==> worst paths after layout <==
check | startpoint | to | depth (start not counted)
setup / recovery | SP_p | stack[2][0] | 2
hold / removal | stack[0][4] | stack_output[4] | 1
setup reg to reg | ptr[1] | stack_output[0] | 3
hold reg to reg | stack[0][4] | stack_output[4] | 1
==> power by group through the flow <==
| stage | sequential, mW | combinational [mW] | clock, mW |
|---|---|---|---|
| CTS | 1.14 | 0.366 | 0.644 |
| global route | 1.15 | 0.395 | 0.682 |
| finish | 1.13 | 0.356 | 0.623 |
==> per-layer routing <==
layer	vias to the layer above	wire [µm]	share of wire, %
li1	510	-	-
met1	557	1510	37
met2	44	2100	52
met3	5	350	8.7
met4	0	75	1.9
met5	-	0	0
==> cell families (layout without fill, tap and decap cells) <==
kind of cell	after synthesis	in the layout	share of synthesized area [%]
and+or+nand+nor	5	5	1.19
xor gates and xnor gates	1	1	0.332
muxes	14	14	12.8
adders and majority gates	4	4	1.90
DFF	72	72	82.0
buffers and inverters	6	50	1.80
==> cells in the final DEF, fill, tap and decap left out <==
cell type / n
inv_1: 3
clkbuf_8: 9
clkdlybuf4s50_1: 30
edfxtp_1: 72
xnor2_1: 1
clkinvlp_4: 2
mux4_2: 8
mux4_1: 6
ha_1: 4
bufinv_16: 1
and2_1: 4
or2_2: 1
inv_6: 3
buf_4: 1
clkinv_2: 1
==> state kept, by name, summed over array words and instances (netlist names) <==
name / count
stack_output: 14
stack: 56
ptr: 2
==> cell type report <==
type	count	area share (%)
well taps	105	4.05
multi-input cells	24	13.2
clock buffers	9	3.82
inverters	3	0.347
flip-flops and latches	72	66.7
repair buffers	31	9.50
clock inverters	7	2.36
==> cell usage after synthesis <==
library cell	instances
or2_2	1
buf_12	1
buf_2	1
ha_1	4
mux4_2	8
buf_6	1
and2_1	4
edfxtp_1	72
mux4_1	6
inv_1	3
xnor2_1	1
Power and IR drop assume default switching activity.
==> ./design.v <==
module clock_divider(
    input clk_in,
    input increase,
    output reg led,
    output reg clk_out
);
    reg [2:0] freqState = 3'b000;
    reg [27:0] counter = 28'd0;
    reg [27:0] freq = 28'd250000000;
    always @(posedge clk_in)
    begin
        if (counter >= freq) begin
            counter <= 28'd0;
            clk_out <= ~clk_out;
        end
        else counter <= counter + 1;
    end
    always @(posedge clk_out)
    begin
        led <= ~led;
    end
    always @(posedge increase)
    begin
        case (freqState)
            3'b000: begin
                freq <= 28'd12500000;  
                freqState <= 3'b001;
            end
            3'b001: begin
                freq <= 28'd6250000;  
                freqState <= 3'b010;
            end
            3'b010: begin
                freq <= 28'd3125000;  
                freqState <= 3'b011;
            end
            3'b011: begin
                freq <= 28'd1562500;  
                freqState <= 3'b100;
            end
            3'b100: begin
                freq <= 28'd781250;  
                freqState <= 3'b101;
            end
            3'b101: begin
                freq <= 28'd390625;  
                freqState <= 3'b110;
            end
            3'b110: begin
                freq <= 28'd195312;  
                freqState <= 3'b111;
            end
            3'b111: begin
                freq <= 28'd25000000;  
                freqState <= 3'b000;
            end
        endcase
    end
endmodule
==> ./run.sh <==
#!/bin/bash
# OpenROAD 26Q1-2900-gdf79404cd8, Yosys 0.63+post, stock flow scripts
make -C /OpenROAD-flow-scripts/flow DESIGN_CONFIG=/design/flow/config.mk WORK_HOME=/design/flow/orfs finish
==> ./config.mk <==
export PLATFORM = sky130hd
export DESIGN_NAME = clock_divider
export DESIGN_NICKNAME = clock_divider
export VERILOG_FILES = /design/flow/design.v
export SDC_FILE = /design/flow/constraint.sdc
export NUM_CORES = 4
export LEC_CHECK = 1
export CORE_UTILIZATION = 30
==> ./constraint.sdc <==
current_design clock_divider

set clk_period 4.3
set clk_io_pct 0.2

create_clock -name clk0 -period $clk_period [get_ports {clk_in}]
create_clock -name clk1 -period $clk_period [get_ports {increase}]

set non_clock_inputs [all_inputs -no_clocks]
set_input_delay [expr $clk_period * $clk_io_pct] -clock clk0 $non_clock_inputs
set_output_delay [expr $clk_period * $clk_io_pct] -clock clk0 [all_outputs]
* * *
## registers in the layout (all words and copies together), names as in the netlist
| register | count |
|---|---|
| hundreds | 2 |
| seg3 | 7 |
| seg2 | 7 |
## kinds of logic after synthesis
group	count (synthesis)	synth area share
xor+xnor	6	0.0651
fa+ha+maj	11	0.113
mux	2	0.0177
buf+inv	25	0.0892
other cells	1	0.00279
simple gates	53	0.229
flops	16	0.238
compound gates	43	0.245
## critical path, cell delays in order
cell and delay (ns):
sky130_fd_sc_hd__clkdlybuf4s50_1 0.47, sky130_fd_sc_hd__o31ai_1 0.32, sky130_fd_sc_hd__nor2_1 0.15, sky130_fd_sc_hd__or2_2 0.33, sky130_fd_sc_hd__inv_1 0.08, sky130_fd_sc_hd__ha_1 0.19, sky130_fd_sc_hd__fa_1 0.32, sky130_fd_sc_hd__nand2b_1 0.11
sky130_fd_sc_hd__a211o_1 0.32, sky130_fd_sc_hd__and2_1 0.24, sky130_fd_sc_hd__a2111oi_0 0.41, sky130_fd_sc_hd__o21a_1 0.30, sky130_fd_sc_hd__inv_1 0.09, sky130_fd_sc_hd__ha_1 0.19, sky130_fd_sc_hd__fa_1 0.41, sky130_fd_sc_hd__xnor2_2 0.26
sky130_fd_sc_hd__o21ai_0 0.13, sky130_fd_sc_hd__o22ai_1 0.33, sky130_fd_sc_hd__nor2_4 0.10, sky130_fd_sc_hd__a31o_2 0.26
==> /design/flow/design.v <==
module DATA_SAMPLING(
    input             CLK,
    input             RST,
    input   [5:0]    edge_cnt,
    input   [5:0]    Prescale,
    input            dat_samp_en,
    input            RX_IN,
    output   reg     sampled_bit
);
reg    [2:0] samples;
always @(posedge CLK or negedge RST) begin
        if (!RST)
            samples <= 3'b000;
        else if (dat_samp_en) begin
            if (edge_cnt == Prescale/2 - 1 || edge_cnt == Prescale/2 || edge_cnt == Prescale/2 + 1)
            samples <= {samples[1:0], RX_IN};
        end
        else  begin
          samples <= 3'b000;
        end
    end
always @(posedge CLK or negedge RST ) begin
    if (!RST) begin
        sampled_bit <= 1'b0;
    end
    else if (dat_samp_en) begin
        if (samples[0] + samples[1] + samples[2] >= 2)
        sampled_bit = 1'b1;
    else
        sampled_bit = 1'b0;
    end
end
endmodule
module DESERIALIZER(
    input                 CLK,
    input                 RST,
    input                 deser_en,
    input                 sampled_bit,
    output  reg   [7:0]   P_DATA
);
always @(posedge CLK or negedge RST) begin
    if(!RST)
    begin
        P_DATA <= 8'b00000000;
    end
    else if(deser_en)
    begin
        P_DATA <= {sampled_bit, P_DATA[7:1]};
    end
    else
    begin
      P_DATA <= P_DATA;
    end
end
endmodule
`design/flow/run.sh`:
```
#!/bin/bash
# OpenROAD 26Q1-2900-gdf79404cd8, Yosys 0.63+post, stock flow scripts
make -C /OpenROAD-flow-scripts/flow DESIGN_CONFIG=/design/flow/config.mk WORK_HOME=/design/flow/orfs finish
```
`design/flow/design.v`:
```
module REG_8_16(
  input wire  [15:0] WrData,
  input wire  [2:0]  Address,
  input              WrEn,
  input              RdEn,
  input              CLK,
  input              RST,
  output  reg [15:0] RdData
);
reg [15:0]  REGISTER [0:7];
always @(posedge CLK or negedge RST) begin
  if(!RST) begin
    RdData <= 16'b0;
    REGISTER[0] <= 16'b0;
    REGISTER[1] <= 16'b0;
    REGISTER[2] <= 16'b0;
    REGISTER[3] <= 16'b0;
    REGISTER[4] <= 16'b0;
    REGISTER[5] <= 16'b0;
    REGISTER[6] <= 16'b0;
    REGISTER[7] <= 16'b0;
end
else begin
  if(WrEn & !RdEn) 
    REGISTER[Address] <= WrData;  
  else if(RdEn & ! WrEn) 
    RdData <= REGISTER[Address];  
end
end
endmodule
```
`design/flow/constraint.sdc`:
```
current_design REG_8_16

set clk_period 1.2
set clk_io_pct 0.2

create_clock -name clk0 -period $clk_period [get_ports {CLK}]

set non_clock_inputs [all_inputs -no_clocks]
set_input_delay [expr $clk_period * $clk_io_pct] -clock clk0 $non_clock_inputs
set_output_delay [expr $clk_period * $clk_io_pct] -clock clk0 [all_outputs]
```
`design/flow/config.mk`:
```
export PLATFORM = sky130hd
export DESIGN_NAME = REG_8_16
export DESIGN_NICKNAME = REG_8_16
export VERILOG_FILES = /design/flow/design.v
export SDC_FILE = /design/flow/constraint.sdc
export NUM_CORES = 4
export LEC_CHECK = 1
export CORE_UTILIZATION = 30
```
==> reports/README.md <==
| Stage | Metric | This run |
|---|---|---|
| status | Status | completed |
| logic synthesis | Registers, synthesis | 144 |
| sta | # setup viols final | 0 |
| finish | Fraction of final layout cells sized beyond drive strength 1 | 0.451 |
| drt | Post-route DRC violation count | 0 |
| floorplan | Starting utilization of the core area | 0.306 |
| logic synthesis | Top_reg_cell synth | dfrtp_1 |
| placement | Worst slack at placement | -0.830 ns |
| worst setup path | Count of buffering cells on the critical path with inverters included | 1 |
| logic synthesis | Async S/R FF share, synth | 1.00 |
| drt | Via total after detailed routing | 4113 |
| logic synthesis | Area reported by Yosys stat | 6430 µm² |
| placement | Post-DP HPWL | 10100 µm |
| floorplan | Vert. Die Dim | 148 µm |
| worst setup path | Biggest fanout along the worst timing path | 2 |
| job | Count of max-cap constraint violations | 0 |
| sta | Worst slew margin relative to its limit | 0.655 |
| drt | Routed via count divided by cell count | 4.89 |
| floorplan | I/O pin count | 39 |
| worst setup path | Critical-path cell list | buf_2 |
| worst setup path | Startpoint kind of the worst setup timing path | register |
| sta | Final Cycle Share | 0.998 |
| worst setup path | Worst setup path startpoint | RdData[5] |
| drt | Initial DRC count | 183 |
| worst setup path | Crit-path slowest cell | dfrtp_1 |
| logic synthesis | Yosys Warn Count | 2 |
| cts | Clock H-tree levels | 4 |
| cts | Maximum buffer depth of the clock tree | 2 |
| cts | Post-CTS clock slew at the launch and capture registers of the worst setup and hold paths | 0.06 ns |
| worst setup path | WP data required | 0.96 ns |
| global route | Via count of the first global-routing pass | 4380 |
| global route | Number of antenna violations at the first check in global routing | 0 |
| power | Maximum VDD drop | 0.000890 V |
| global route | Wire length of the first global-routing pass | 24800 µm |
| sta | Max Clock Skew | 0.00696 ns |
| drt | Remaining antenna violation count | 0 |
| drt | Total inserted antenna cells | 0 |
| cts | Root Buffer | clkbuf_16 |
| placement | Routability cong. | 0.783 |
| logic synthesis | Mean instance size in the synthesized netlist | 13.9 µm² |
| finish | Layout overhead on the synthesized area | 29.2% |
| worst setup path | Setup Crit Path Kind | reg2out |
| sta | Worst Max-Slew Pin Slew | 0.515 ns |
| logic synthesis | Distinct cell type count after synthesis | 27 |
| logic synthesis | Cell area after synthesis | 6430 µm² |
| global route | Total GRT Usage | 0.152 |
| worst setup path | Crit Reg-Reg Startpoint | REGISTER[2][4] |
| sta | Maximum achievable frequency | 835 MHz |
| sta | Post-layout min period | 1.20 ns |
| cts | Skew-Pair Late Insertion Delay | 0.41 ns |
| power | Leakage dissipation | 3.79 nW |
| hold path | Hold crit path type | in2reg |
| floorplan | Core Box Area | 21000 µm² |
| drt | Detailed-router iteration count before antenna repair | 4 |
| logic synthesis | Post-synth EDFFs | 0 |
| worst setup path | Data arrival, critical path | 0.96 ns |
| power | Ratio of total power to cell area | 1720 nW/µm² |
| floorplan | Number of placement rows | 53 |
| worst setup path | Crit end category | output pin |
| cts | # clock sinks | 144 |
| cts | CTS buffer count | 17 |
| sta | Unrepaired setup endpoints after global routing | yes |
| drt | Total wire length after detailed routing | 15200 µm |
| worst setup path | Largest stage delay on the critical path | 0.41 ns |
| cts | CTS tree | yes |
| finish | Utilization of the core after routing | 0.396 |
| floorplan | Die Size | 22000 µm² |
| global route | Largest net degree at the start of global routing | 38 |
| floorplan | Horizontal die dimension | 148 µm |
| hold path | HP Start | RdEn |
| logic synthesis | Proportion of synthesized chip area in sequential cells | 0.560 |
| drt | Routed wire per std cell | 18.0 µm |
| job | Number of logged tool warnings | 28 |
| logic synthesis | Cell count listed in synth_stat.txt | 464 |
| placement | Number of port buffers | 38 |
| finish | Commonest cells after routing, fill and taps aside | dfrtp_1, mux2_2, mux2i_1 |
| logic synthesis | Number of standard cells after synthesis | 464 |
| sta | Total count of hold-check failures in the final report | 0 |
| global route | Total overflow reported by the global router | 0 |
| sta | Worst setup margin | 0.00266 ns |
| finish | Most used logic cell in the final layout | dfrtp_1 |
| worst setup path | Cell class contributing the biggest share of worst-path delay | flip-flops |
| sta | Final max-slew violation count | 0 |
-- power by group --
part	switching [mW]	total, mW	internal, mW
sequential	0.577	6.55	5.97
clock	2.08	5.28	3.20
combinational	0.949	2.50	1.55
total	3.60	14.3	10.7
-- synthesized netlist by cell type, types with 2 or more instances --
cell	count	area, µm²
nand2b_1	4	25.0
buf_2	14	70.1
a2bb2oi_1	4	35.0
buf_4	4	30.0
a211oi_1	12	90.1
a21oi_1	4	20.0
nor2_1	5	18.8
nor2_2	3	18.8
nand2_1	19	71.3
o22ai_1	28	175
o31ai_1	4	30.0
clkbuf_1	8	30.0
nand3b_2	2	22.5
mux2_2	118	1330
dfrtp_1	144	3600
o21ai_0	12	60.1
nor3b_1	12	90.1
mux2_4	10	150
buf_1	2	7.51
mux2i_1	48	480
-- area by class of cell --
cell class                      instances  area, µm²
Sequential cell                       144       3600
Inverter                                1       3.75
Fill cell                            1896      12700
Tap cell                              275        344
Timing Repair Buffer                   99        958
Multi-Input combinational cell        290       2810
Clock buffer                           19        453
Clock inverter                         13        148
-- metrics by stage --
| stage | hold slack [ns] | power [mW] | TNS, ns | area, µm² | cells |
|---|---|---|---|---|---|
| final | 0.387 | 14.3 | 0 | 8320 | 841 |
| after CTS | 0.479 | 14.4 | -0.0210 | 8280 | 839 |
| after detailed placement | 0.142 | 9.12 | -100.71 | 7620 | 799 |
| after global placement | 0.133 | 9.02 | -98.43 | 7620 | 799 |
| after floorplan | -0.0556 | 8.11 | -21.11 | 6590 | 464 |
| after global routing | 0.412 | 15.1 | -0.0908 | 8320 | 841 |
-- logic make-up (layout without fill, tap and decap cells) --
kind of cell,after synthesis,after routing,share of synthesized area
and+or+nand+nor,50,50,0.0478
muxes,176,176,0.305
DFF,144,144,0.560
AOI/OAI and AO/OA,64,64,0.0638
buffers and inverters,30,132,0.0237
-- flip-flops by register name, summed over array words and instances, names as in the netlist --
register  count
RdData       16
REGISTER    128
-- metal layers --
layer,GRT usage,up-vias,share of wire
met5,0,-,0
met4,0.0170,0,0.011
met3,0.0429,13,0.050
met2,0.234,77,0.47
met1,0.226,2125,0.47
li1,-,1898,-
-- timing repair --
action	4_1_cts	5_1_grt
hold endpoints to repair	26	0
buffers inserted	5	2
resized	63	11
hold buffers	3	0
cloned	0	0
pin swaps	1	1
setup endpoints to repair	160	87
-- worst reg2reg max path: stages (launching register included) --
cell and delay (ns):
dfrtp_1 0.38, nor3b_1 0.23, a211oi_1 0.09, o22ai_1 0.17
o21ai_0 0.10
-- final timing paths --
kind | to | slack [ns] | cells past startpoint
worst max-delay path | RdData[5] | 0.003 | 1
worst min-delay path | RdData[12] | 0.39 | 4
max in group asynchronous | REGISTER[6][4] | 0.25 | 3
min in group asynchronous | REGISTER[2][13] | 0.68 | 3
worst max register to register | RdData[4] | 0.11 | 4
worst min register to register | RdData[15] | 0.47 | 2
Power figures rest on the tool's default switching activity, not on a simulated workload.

▶ **BRIEF**
From the listing above, output exactly the run of lines that starts with the line containing "to the layer" and ends with the line containing "adders and majority".

▶ **TASK RESULT**
layer	vias to the layer above	wire [µm]	share of wire, %
li1	510	-	-
met1	557	1510	37
met2	44	2100	52
met3	5	350	8.7
met4	0	75	1.9
met5	-	0	0
==> cell families (layout without fill, tap and decap cells) <==
kind of cell	after synthesis	in the layout	share of synthesized area [%]
and+or+nand+nor	5	5	1.19
xor gates and xnor gates	1	1	0.332
muxes	14	14	12.8
adders and majority gates	4	4	1.90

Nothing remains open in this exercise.